Now, a new study states that “caveman DNA” may not in fact be the way either sex reacts to infidelity.
According to “attachment theory,” how you are raised leaves a lasting impression on how trusting you are in intimate relationships. (Some of the most interesting work on this is by Phillip Shaver of the University of California, Davis.) In a nutshell, people whose parents were warm and loving and reliable sources of emotional support tend to be “securely” attached, forming successful adult relationships that are not marred by excessive clinginess or jealousy. But people whose parents were distant or cold tend to be “avoidant”: they are either dismissive of close relationships (and therefore prefer autonomy to commitment, and are often promiscuous) or afraid of them. (That is, the “avoidant” attachment style comes in two forms, fearful or dismissive. The former is often of the “once bitten, twice shy” variety, in which someone is afraid of being hurt in a relationship. But dismissive people actively scorn relationships.) The Penn State duo hypothesized that people who are dismissive of relationships would be more distressed by sexual than emotional infidelity.

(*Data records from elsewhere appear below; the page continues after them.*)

==> src/rtl/usb_uart_tx_arbiter.sv <==
// Round-robin, message-aware arbiter sharing the usb_uart byte input between two sources.
// Grants are held until EOL, a byte limit, or an idle timeout; output stage is registered.
//
// state    | meaning
// ST_IDLE  | no owner; arbitrate between a_valid and b_valid
// ST_OWN_A | requester A owns the pipeline until release
// ST_OWN_B | requester B owns the pipeline until release
module usb_uart_tx_arbiter #(
  parameter int         BURST_MAX    = 16,
  parameter logic [7:0] EOL_BYTE     = 8'h0A,
  parameter int         IDLE_TIMEOUT = 64
) (
  input  logic       clk_48mhz,
  input  logic       reset_n,
  input  logic [7:0] a_data,
  input  logic       a_valid,
  output logic       a_ready,
  input  logic [7:0] b_data,
  input  logic       b_valid,
  output logic       b_ready,
  output logic [7:0] out_data,
  output logic       out_valid,
  input  logic       out_ready,
  output logic [1:0] grant,
  output logic       busy
);

  typedef enum logic [1:0] {ST_IDLE, ST_OWN_A, ST_OWN_B} state_t;

  localparam logic [7:0]  BURST_LAST = 8'(BURST_MAX - 1);
  localparam logic [15:0] IDLE_LAST  = 16'(IDLE_TIMEOUT - 1);

  state_t      state, state_nxt;
  logic        last_served_b;
  logic [7:0]  burst_cnt;
  logic [15:0] idle_tmr;
  logic        own_valid;
  logic [7:0]  own_data;
  logic        stage_free;
  logic        accept;
  logic        release_msg;
  logic        timeout;
  logic        out_valid_nxt;

  always_comb begin
    own_valid = 1'b0;
    own_data  = 8'h00;
    case (state)
      ST_OWN_A: begin
        own_valid = a_valid;
        own_data  = a_data;
      end
      ST_OWN_B: begin
        own_valid = b_valid;
        own_data  = b_data;
      end
      default: ;
    endcase
  end

  assign stage_free  = !out_valid || out_ready;
  assign a_ready     = (state == ST_OWN_A) && stage_free;
  assign b_ready     = (state == ST_OWN_B) && stage_free;
  assign accept      = own_valid && stage_free;
  assign release_msg = accept && ((own_data == EOL_BYTE) || (burst_cnt == BURST_LAST));
  // idle_tmr counts down from IDLE_TIMEOUT-1 while the owner is silent
  assign timeout     = (state != ST_IDLE) && !own_valid && (idle_tmr == 16'd0);
  assign out_valid_nxt = accept || (out_valid && !out_ready);

  always_comb begin
    state_nxt = state;
    case (state)
      ST_IDLE: begin
        if (a_valid && (!b_valid || last_served_b)) state_nxt = ST_OWN_A;
        else if (b_valid)                           state_nxt = ST_OWN_B;
      end
      default: begin
        if (release_msg || timeout) state_nxt = ST_IDLE;
      end
    endcase
  end

  always_ff @(posedge clk_48mhz or negedge reset_n) begin
    if (!reset_n) begin
      state         <= ST_IDLE;
      last_served_b <= 1'b1;
      burst_cnt     <= 8'd0;
      idle_tmr      <= 16'd0;
      out_valid     <= 1'b0;
      out_data      <= 8'h00;
      grant         <= 2'b00;
      busy          <= 1'b0;
    end else begin
      state     <= state_nxt;
      out_valid <= out_valid_nxt;
      grant     <= {state_nxt == ST_OWN_B, state_nxt == ST_OWN_A};
      busy      <= (state_nxt != ST_IDLE) || out_valid_nxt;
      if (accept) out_data <= own_data;
      if (state == ST_IDLE) begin
        burst_cnt <= 8'd0;
        idle_tmr  <= IDLE_LAST;
        if (state_nxt != ST_IDLE) last_served_b <= (state_nxt == ST_OWN_B);
      end else begin
        if (accept) burst_cnt <= burst_cnt + 8'd1;
        if (own_valid)              idle_tmr <= IDLE_LAST;
        else if (idle_tmr != 16'd0) idle_tmr <= idle_tmr - 16'd1;
      end
    end
  end

endmodule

As they will report in a study to be published in the February issue of the journal Psychological Science, securely attached people were, as predicted, much more upset about emotional infidelity than sexual infidelity: 77 percent said they are much more likely to find emotional infidelity more upsetting than sexual infidelity. That held for men as well as women—no sex difference. They also found that men and women who are fearful of relationships are more upset by emotional infidelity; again, no sex difference. Only men and women who are dismissive of relationships, the scientists found, are more upset by sexual straying than by a mate’s finding his or her soul mate in someone else. Because “more men than women are dismissive of relationships, and because such people are concerned more about sexual infidelity,” they write, “what looks like a gender difference is in fact an attachment effect”—that is, a product of how people feel about forming close relationships. Conclusion: Mars-Venus differences in jealousy are the result of attachment style and not of our caveman genes.
So, according to the new theory, men are more likely to end relationships over emotional betrayal, not because they are afraid someone else may impregnate their partner, but because it’s “so much harder for them to trust,” and hence, a bigger betrayal.
The study does have some interesting repercussions if true, as the article’s author pointed out. Since infidelity leads to a majority of domestic violence incidents, helping males understand how to “defuse their anger” rather than take it as just part of being a man could greatly reduce the effects.
Apparently, boys don’t have to be boys after all.